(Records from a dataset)
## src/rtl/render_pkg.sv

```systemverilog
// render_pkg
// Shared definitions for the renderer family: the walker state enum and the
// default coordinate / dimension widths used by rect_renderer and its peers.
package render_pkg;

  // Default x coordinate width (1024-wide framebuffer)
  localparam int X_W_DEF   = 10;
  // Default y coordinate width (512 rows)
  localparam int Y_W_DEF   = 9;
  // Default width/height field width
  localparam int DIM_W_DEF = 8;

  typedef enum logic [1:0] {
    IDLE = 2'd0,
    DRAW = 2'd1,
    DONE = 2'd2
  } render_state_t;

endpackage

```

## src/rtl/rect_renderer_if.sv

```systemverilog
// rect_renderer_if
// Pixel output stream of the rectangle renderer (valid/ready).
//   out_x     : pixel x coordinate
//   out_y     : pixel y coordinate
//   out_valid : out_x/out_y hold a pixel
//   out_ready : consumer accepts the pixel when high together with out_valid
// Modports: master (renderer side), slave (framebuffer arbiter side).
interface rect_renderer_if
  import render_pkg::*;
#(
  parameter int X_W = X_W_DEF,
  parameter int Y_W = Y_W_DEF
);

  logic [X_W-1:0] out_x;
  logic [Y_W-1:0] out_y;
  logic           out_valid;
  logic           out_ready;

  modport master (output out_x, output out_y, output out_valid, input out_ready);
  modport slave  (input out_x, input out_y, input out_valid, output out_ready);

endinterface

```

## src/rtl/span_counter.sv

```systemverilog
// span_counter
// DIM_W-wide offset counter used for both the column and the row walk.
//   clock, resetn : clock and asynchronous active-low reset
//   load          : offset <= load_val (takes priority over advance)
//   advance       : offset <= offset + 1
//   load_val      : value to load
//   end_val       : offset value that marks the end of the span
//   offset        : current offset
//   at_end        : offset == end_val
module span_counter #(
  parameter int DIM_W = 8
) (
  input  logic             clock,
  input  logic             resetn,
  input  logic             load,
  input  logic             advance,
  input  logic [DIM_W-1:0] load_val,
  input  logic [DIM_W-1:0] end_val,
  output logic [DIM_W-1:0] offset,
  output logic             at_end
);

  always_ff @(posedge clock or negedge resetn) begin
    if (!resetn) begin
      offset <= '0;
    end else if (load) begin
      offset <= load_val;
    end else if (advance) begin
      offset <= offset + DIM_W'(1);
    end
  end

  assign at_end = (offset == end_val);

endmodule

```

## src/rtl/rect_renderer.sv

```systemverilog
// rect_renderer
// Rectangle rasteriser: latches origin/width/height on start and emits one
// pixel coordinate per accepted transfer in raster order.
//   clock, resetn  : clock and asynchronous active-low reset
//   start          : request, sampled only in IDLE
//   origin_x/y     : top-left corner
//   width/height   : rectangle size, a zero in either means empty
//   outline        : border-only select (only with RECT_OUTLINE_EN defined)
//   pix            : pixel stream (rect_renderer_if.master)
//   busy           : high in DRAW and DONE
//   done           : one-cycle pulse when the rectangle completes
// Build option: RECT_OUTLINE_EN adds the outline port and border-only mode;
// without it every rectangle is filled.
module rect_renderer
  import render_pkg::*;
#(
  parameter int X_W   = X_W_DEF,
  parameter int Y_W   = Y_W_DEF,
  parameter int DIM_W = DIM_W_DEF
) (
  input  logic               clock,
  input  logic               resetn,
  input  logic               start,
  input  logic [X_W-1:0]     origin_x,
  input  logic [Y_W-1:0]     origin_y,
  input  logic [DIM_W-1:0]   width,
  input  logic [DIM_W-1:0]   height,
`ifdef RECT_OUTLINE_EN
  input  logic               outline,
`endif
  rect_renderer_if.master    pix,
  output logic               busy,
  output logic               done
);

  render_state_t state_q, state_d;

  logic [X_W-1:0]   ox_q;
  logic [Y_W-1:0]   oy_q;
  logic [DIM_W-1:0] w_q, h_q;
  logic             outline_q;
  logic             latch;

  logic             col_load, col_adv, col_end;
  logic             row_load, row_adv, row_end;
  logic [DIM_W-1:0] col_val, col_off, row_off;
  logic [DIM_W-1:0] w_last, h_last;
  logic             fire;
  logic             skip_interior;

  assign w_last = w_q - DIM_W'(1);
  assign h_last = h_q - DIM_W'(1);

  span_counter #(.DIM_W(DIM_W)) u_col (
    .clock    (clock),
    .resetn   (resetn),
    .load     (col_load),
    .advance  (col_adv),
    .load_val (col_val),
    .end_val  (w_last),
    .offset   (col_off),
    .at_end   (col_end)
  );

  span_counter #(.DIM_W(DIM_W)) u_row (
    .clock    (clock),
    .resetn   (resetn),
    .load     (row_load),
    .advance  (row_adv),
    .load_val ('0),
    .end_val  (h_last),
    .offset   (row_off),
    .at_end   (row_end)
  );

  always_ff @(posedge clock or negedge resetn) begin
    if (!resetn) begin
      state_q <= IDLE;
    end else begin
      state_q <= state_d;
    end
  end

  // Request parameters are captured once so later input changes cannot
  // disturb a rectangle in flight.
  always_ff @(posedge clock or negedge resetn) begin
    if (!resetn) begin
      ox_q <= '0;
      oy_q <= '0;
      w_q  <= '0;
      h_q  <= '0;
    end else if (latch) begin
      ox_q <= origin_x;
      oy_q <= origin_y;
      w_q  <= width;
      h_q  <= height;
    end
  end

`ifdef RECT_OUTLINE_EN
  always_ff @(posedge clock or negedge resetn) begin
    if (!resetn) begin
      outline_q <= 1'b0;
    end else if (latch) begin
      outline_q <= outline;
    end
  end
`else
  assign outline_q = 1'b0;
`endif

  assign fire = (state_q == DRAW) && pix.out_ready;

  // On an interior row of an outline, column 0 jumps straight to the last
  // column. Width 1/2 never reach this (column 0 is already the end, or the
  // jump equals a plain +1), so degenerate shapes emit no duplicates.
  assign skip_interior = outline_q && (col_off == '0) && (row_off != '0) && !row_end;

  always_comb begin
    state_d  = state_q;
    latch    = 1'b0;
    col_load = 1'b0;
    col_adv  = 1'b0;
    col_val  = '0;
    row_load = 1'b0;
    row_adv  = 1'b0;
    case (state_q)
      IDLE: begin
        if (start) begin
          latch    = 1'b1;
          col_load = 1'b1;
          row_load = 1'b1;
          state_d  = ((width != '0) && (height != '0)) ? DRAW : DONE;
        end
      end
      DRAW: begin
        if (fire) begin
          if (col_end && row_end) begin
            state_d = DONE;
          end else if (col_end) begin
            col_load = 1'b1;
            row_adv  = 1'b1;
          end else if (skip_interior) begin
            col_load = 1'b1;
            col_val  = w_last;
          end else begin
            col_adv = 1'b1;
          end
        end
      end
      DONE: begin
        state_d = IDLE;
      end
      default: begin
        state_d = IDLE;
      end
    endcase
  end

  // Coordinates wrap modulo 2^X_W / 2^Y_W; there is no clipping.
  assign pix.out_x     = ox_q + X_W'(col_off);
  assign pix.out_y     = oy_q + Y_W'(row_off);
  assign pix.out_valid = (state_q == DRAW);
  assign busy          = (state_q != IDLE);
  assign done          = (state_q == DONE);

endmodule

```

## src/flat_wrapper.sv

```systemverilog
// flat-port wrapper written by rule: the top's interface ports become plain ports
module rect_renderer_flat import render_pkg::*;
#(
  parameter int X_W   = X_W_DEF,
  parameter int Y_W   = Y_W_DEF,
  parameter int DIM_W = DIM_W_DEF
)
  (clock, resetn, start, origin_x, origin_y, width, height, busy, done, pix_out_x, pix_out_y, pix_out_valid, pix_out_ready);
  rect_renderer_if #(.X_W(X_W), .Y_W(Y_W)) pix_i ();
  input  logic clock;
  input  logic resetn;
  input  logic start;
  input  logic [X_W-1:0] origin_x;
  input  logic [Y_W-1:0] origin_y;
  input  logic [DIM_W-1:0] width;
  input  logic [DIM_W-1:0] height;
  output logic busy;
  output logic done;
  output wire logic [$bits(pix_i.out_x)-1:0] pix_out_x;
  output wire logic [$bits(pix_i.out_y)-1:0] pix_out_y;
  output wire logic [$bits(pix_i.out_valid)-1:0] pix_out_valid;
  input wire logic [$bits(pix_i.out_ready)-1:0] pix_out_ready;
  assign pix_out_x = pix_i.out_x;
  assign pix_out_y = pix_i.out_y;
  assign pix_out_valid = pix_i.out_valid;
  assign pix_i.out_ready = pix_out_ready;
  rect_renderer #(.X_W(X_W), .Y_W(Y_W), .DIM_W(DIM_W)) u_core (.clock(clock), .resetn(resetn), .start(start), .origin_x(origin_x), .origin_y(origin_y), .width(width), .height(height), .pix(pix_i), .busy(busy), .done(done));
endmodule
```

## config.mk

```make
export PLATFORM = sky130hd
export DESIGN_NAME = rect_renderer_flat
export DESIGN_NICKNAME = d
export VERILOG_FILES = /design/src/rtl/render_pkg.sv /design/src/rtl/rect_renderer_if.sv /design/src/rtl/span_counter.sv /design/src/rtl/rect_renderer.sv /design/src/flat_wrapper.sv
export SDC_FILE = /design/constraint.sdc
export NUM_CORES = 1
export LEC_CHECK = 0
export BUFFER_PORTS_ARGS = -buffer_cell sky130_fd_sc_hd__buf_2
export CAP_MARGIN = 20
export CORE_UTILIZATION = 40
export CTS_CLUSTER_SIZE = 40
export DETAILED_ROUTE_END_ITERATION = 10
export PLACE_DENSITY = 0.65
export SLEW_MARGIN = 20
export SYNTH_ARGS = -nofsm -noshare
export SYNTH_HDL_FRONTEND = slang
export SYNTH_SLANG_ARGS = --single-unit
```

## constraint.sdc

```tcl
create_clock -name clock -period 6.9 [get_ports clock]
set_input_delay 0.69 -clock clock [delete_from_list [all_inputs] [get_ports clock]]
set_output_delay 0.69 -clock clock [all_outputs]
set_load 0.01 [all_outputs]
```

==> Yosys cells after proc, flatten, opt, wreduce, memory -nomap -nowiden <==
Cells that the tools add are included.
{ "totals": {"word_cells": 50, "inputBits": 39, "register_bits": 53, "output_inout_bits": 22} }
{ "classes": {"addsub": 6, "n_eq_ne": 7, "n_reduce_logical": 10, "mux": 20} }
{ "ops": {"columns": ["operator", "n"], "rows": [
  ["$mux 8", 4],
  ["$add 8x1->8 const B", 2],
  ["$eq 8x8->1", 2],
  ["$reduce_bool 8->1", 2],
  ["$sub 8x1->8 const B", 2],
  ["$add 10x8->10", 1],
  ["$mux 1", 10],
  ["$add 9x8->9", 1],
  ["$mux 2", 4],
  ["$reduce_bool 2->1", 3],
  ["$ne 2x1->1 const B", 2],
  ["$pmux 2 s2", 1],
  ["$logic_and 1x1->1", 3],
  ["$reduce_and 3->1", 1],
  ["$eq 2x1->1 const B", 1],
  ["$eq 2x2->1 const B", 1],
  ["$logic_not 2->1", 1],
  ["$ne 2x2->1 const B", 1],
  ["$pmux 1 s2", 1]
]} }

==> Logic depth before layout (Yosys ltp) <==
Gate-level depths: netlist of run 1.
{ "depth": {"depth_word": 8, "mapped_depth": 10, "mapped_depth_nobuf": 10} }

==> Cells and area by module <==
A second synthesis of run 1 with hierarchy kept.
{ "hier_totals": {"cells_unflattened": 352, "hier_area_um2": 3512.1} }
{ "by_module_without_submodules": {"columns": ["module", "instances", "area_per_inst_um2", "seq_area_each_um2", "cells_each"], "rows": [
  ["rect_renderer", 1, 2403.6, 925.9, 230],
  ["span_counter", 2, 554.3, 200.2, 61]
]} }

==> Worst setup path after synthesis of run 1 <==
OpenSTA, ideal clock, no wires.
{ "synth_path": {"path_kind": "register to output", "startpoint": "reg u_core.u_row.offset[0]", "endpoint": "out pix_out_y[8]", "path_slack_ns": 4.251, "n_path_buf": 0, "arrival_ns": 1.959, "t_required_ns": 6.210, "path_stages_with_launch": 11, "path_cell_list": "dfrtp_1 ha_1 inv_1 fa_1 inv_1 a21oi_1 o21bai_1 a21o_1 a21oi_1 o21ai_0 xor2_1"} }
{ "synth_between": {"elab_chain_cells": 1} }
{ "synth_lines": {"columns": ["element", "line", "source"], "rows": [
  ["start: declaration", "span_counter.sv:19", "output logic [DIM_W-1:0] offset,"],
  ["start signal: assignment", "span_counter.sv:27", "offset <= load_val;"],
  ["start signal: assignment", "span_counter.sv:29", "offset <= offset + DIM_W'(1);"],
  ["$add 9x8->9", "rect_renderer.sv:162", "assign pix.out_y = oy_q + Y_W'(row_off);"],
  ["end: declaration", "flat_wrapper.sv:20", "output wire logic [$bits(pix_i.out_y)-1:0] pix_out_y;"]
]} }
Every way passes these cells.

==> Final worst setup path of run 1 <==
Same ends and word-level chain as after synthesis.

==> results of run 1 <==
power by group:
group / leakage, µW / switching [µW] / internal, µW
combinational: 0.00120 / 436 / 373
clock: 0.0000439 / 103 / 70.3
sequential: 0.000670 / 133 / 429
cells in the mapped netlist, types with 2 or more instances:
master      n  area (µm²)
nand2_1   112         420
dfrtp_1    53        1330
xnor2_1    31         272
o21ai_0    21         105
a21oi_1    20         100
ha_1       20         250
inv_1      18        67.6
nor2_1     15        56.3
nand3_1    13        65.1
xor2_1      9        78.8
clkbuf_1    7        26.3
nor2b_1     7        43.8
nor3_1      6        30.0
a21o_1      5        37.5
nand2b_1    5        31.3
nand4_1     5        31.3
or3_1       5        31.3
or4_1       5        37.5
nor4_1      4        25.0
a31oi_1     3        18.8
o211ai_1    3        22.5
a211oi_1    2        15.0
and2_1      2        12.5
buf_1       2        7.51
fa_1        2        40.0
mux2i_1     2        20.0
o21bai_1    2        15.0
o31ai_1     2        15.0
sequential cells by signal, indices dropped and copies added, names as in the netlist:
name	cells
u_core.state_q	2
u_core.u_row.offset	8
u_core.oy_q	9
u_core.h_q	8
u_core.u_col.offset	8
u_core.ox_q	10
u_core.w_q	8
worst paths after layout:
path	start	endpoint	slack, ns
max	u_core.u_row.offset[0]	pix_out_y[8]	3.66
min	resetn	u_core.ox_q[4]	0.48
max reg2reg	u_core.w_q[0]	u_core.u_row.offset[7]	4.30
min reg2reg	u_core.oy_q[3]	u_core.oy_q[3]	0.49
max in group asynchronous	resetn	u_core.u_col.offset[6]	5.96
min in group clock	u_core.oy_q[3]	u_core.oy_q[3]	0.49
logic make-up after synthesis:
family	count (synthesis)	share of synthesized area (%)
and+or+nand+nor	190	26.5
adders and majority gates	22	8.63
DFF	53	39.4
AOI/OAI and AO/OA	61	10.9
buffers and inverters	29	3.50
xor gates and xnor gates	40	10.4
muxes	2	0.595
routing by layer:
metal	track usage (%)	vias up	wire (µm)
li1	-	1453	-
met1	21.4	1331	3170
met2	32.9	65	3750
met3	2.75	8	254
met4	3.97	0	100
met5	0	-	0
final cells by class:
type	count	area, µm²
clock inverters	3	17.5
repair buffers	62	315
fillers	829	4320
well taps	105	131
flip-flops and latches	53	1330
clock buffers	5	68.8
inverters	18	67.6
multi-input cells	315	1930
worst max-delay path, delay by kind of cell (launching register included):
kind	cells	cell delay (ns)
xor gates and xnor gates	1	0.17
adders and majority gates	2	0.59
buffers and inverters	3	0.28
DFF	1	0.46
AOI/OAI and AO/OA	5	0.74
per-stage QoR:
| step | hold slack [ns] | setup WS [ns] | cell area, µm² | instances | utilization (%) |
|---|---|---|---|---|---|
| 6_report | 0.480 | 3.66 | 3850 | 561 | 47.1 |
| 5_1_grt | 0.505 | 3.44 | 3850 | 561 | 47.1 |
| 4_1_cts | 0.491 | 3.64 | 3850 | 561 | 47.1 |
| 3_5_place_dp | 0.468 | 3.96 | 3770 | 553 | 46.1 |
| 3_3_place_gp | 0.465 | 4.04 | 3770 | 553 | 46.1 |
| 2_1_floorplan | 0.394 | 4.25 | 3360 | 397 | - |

...

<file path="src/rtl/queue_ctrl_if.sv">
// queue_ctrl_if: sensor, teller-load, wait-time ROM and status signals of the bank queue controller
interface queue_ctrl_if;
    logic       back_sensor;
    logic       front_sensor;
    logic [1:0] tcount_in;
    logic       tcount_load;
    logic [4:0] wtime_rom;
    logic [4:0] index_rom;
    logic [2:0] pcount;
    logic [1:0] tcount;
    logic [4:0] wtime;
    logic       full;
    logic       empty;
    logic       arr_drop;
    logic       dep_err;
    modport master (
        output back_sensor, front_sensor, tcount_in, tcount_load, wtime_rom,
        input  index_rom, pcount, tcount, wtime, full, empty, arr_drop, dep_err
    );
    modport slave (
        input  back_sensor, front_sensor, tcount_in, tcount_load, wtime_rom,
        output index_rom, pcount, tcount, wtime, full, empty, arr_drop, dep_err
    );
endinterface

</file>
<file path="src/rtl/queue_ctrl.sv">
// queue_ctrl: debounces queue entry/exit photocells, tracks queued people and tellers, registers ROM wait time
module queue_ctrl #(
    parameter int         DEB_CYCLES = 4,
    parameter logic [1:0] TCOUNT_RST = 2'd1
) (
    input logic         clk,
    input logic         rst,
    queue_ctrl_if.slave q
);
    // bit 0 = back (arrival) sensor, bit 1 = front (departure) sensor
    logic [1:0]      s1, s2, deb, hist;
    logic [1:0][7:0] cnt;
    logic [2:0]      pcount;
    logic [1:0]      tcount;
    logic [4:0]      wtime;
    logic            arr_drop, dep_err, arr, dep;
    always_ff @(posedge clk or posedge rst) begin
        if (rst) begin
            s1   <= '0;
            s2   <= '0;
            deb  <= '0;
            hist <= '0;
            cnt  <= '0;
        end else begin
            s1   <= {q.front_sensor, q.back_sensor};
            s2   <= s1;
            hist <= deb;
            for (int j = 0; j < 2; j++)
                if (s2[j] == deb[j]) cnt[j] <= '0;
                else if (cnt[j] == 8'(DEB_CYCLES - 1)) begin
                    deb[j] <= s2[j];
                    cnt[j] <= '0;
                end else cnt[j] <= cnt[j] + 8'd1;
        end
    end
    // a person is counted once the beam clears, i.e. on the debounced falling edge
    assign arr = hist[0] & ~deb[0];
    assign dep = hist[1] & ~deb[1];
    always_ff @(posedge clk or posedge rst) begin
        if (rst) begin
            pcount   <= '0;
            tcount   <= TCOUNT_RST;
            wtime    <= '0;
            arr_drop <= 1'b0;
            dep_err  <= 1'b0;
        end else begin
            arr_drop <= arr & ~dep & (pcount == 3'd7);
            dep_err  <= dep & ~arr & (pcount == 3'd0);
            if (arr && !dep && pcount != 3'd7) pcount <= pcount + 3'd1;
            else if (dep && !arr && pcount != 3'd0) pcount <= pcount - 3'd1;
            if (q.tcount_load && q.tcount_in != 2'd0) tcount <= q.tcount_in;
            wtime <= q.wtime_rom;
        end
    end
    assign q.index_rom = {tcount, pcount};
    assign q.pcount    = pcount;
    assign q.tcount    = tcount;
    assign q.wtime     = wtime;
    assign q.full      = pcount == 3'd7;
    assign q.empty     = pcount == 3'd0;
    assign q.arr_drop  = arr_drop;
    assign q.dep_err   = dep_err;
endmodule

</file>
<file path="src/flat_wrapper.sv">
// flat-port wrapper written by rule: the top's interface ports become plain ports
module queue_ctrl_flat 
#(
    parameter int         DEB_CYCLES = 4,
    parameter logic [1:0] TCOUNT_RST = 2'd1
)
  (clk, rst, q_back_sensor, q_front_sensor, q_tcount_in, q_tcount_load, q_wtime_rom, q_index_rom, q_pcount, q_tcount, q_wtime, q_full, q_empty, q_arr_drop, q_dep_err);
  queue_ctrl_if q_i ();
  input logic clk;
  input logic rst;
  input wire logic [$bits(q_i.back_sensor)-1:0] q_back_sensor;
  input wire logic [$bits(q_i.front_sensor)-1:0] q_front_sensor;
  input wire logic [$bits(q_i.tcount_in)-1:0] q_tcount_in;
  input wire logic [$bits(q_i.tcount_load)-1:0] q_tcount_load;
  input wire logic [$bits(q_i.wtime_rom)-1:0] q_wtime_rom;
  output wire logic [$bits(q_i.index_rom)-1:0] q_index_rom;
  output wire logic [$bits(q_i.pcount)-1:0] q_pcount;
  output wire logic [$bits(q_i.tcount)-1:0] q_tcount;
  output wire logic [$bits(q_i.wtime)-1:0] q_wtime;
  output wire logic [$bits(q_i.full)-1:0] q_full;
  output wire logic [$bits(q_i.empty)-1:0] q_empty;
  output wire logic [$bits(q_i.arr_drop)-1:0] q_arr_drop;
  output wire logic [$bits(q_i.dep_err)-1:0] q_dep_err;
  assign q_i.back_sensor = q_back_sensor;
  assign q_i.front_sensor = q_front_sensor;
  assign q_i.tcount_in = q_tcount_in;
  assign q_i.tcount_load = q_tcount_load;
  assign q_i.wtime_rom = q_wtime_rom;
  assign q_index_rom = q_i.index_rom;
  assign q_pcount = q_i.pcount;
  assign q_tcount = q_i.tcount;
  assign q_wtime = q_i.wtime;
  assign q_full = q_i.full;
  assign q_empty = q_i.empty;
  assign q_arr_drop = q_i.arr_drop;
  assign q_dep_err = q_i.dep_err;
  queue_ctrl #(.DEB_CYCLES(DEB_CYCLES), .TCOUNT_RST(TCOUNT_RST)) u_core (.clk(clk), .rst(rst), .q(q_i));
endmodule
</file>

• **PROBLEM**: Look through the entries above and quote exactly the lines from the line with "hist <= deb;" to the line with "if (q.tcount_load &&", counting both of those lines.

• **RESPONSE BELOW**:
            hist <= deb;
            for (int j = 0; j < 2; j++)
                if (s2[j] == deb[j]) cnt[j] <= '0;
                else if (cnt[j] == 8'(DEB_CYCLES - 1)) begin
                    deb[j] <= s2[j];
                    cnt[j] <= '0;
                end else cnt[j] <= cnt[j] + 8'd1;
        end
    end
    // a person is counted once the beam clears, i.e. on the debounced falling edge
    assign arr = hist[0] & ~deb[0];
    assign dep = hist[1] & ~deb[1];
    always_ff @(posedge clk or posedge rst) begin
        if (rst) begin
            pcount   <= '0;
            tcount   <= TCOUNT_RST;
            wtime    <= '0;
            arr_drop <= 1'b0;
            dep_err  <= 1'b0;
        end else begin
            arr_drop <= arr & ~dep & (pcount == 3'd7);
            dep_err  <= dep & ~arr & (pcount == 3'd0);
            if (arr && !dep && pcount != 3'd7) pcount <= pcount + 3'd1;
            else if (dep && !arr && pcount != 3'd0) pcount <= pcount - 3'd1;
            if (q.tcount_load && q.tcount_in != 2'd0) tcount <= q.tcount_in;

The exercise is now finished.